_Goal of the exercise_:
Look over the entries that follow and work out how many lines contain "through". State the number only.
***** Excerpted records *****
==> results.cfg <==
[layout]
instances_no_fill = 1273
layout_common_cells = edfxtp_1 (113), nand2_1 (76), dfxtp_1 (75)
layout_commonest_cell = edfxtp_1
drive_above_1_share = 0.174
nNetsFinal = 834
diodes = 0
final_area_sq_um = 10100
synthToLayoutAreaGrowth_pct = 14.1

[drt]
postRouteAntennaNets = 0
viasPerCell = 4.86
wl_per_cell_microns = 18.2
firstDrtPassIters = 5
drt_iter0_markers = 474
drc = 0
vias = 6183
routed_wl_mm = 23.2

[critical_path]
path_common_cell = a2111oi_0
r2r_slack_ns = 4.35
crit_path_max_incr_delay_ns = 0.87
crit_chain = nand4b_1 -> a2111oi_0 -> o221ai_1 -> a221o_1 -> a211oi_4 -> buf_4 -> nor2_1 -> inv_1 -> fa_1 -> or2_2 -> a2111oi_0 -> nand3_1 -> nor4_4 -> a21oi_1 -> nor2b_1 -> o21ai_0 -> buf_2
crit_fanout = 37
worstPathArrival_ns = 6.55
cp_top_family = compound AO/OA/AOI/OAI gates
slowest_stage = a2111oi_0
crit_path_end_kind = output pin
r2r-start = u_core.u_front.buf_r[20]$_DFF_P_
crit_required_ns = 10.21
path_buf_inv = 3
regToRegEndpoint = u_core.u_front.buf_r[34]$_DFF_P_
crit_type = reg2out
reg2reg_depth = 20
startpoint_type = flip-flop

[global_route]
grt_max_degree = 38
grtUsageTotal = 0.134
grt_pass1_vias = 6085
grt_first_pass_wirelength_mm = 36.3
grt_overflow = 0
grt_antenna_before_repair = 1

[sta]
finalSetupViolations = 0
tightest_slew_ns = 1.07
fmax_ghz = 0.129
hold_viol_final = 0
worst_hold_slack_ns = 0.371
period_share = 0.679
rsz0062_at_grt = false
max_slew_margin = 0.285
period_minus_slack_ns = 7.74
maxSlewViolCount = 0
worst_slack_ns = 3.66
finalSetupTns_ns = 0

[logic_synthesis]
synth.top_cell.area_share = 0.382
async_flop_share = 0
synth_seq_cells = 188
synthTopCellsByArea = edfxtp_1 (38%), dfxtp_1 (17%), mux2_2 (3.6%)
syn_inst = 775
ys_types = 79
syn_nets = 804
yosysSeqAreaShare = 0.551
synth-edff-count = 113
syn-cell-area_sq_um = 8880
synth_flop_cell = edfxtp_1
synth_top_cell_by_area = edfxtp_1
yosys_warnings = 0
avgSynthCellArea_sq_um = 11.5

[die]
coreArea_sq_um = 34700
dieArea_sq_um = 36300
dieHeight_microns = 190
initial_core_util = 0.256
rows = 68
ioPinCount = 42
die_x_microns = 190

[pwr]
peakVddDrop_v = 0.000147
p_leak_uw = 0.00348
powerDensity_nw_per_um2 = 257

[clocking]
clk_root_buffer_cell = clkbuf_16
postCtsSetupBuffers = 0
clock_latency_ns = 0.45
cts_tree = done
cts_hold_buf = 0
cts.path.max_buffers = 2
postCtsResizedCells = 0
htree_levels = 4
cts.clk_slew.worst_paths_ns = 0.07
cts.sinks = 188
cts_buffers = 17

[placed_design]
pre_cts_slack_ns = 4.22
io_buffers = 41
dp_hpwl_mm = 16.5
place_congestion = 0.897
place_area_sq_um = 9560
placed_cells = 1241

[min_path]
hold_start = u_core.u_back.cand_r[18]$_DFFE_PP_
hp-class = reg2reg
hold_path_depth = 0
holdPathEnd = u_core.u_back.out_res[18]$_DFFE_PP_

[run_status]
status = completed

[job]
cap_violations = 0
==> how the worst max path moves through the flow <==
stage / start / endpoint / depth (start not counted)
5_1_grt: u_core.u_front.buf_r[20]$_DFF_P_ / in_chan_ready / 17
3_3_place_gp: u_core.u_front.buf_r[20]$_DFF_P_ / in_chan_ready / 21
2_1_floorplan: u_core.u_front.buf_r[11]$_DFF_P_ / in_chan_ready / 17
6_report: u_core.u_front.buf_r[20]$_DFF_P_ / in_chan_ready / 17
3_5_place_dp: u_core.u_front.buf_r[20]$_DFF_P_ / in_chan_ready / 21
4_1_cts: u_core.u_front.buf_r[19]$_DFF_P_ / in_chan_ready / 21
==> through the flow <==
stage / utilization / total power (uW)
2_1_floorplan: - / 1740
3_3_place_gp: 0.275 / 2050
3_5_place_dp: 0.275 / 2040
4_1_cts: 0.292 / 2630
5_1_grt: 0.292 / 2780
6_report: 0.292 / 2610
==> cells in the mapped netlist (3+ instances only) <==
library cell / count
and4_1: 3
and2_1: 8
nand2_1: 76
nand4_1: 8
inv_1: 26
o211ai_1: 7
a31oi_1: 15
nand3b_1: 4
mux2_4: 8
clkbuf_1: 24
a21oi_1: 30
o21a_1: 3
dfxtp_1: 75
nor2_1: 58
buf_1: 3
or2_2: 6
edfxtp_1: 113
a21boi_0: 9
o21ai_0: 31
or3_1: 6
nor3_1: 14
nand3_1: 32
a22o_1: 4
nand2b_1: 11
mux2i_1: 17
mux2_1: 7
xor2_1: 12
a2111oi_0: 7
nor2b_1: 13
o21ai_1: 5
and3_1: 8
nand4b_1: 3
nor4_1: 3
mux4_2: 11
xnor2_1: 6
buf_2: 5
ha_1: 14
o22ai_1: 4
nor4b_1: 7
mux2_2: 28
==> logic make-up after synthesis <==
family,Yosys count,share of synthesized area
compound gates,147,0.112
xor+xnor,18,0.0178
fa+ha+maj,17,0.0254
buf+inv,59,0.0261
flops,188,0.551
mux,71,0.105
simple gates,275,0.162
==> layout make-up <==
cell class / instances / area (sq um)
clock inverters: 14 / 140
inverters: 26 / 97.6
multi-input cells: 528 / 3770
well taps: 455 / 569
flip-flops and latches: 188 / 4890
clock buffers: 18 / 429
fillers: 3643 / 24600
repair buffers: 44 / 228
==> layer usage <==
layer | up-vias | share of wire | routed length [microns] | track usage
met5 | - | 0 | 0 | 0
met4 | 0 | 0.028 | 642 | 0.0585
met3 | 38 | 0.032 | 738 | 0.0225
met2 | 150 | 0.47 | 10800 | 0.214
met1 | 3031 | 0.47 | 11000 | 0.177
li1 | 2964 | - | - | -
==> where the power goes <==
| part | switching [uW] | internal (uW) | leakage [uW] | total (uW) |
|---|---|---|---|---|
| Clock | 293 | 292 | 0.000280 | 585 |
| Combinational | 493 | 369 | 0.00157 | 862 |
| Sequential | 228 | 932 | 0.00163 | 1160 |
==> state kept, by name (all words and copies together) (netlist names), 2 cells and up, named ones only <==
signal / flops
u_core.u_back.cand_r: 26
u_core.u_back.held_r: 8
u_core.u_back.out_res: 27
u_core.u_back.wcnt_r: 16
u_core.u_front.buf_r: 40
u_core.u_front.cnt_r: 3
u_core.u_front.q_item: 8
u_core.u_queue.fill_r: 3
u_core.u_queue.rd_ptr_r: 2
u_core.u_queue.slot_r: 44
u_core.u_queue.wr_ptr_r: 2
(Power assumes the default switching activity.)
*****
_Reply to the task_:
2